Rethinking the link line

The Gnuserland gnuserland at mailbox.org
Tue Nov 2 13:46:17 GMT 2021


Dear Geminauts,

I am pretty aware the specs are somehow frozen, but I entered in the 
Gemini space about six month hence I missed a lot of its evolution. Even 
though I have not been very prolific in terms of pages made on my 
capsule, basically for lack of time, I work and use it every day since 
the day I started.

I hope you will give even for the late comers the opportunity to express 
their opinions!

The daily use of Gemini, since being both author and reader, let me 
consider that it would be useful create an alternative flavor of the 
gemtext => link.

I think that adding a secondary behavior will increase the ability for 
both author and reader to have more control on the way the content is 
delivered and accepted, also this idea looks toward the future where 
possibly more GUI client will be available.

Today the specs define:

=>

to provide links for every protocols your client and the capsule server 
can handle, if for instance you client is able to handle some of the 
content delivered it will be likely to be display in a line.

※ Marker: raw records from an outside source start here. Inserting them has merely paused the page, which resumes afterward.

--- src/rtl/aec_lms_sequencer_if.sv ---
// Control/handshake bundle between the LMS sequencer, the sample input stage,
// the coefficient/history RAMs and the shared MAC datapath.
interface aec_lms_sequencer_if #(
    parameter int AW = 4
);
    logic          in_valid;
    logic          in_ready;
    logic [15:0]   spk_sample;
    logic          adapt_en;
    logic          dtd;
    logic          hist_we;
    logic [AW-1:0] hist_wr_addr;
    logic [15:0]   hist_wr_data;
    logic          rd_en;
    logic [AW-1:0] coef_rd_addr;
    logic [AW-1:0] hist_rd_addr;
    logic          acc_clr;
    logic          acc_en;
    logic          err_ld;
    logic          upd_mode;
    logic          coef_we;
    logic [AW-1:0] coef_wr_addr;
    logic          coef_wr_zero;
    logic          out_valid;
    logic          out_ready;
    logic          busy;
    logic [15:0]   frozen_cnt;

    // Handshakes: a transfer happens in a cycle where valid and ready are both 1
    // at the rising edge; valid, once raised, holds until that transfer.
    modport master (
        input  in_valid, spk_sample, adapt_en, dtd, out_ready,
        output in_ready, hist_we, hist_wr_addr, hist_wr_data, rd_en,
               coef_rd_addr, hist_rd_addr, acc_clr, acc_en, err_ld, upd_mode,
               coef_we, coef_wr_addr, coef_wr_zero, out_valid, busy, frozen_cnt
    );

    modport slave (
        output in_valid, spk_sample, adapt_en, dtd, out_ready,
        input  in_ready, hist_we, hist_wr_addr, hist_wr_data, rd_en,
               coef_rd_addr, hist_rd_addr, acc_clr, acc_en, err_ld, upd_mode,
               coef_we, coef_wr_addr, coef_wr_zero, out_valid, busy, frozen_cnt
    );
endinterface

--- src/rtl/aec_lms_sequencer.sv ---
// Per-sample LMS echo-canceller sequencer: coefficient zero-init, FIR pass,
// error latch and optional coefficient update on one shared MAC.
module aec_lms_sequencer #(
    parameter int TAPS = 16,
    parameter int AW   = 4
) (
    input  logic                 clk,
    input  logic                 reset,
    aec_lms_sequencer_if.master  bus
);
    localparam int KW = AW + 1;

    typedef enum logic [3:0] {
        S_RST,
        S_INIT,
        S_IDLE,
        S_SHIFT,
        S_FILT,
        S_FLUSH,
        S_ERR,
        S_UPD,
        S_WAIT_OUT
    } state_t;

    state_t        state_q, state_d;
    logic [KW-1:0] k_q, k_d;
    logic [AW-1:0] wr_ptr_q, wr_ptr_d;
    logic [15:0]   spk_q, spk_d;
    logic          adapt_q, adapt_d;
    logic          acc_en_q, acc_en_d;
    logic          out_pend_q, out_pend_d;
    logic [15:0]   frozen_q, frozen_d;
    logic          out_hs;

    // S_RST keeps every strobe low while reset is held; INIT starts on the
    // first edge after release.
    always_ff @(posedge clk or posedge reset) begin
        if (reset) begin
            state_q    <= S_RST;
            k_q        <= '0;
            wr_ptr_q   <= '0;
            spk_q      <= '0;
            adapt_q    <= 1'b0;
            acc_en_q   <= 1'b0;
            out_pend_q <= 1'b0;
            frozen_q   <= '0;
        end else begin
            state_q    <= state_d;
            k_q        <= k_d;
            wr_ptr_q   <= wr_ptr_d;
            spk_q      <= spk_d;
            adapt_q    <= adapt_d;
            acc_en_q   <= acc_en_d;
            out_pend_q <= out_pend_d;
            frozen_q   <= frozen_d;
        end
    end

    assign out_hs = out_pend_q & bus.out_ready;

    always_comb begin
        state_d    = state_q;
        k_d        = k_q;
        wr_ptr_d   = wr_ptr_q;
        spk_d      = spk_q;
        adapt_d    = adapt_q;
        acc_en_d   = (state_q == S_FILT);
        out_pend_d = out_pend_q & ~out_hs;
        frozen_d   = frozen_q;
        case (state_q)
            S_RST: begin
                state_d = S_INIT;
                k_d     = '0;
            end
            S_INIT: begin
                if (k_q == KW'(TAPS - 1)) begin
                    state_d = S_IDLE;
                    k_d     = '0;
                end else begin
                    k_d = k_q + 1'b1;
                end
            end
            S_IDLE: begin
                if (bus.in_valid) begin
                    spk_d   = bus.spk_sample;
                    adapt_d = bus.adapt_en & ~bus.dtd;
                    state_d = S_SHIFT;
                end
            end
            S_SHIFT: begin
                state_d = S_FILT;
                k_d     = '0;
            end
            S_FILT: begin
                if (k_q == KW'(TAPS - 1)) begin
                    state_d = S_FLUSH;
                    k_d     = '0;
                end else begin
                    k_d = k_q + 1'b1;
                end
            end
            S_FLUSH: state_d = S_ERR;
            S_ERR: begin
                wr_ptr_d   = wr_ptr_q + 1'b1;
                out_pend_d = 1'b1;
                k_d        = '0;
                if (adapt_q) begin
                    state_d = S_UPD;
                end else begin
                    state_d = S_WAIT_OUT;
                    if (frozen_q != 16'hFFFF) frozen_d = frozen_q + 1'b1;
                end
            end
            // One extra cycle past the last read lets the final write-back land.
            S_UPD: begin
                if (k_q == KW'(TAPS)) begin
                    k_d     = '0;
                    state_d = (out_hs || !out_pend_q) ? S_IDLE : S_WAIT_OUT;
                end else begin
                    k_d = k_q + 1'b1;
                end
            end
            S_WAIT_OUT: begin
                if (out_hs || !out_pend_q) state_d = S_IDLE;
            end
            default: state_d = S_RST;
        endcase
    end

    always_comb begin
        bus.in_ready     = (state_q == S_IDLE);
        bus.busy         = (state_q != S_IDLE);
        bus.hist_we      = (state_q == S_SHIFT);
        bus.hist_wr_addr = wr_ptr_q;
        bus.hist_wr_data = spk_q;
        bus.acc_clr      = (state_q == S_SHIFT);
        bus.acc_en       = acc_en_q;
        bus.err_ld       = (state_q == S_ERR);
        bus.upd_mode     = (state_q == S_UPD);
        bus.out_valid    = out_pend_q;
        bus.frozen_cnt   = frozen_q;
        bus.rd_en        = 1'b0;
        bus.coef_rd_addr = '0;
        bus.hist_rd_addr = '0;
        bus.coef_we      = 1'b0;
        bus.coef_wr_addr = '0;
        bus.coef_wr_zero = 1'b0;
        case (state_q)
            S_INIT: begin
                bus.coef_we      = 1'b1;
                bus.coef_wr_addr = k_q[AW-1:0];
                bus.coef_wr_zero = 1'b1;
            end
            S_FILT: begin
                bus.rd_en        = 1'b1;
                bus.coef_rd_addr = k_q[AW-1:0];
                bus.hist_rd_addr = wr_ptr_q - k_q[AW-1:0];
            end
            // wr_ptr has already advanced, so step back one to revisit FILT's taps.
            S_UPD: begin
                if (!k_q[AW]) begin
                    bus.rd_en        = 1'b1;
                    bus.coef_rd_addr = k_q[AW-1:0];
                    bus.hist_rd_addr = wr_ptr_q - AW'(1) - k_q[AW-1:0];
                end
                if (k_q != '0) begin
                    bus.coef_we      = 1'b1;
                    bus.coef_wr_addr = k_q[AW-1:0] - AW'(1);
                end
            end
            default: ;
        endcase
    end
endmodule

I suggest to also to add a second flavor:

<=

This flavor forbids any suitable content to be displayed in line even if 
the client is capable and should not used to provide link to GMI files.

For TUI clients serving <= and => is most likely the same even though 
with software like DucklingProxy you may open an http page on your 
client, but with <= you could not.

For a GUI client it would allow the author (even though Gemini is more 
for the reader) to decide how delivering certain content, for instance 
an author may decide to deliver a big and weight image with <= and 
triggering the internal download feature separately from the rendering 
of the page. Reader may decide that every media content that is 
delivered through <= to be saved in a /tmp like folder or even disable 
(if the client allows it) to hide any <= line for security.

To close, the point is with two flavors and two different behaviors 
authors and users will have more control over the content and over the 
client, as well a more predictable way to understand how a link line 
will work. However simple clients and TUI clients can still ignore <= 
and serve everything as =>; basically I think adding a second flavor 
doesn't break Gemini protocol and doesn't add more complexity.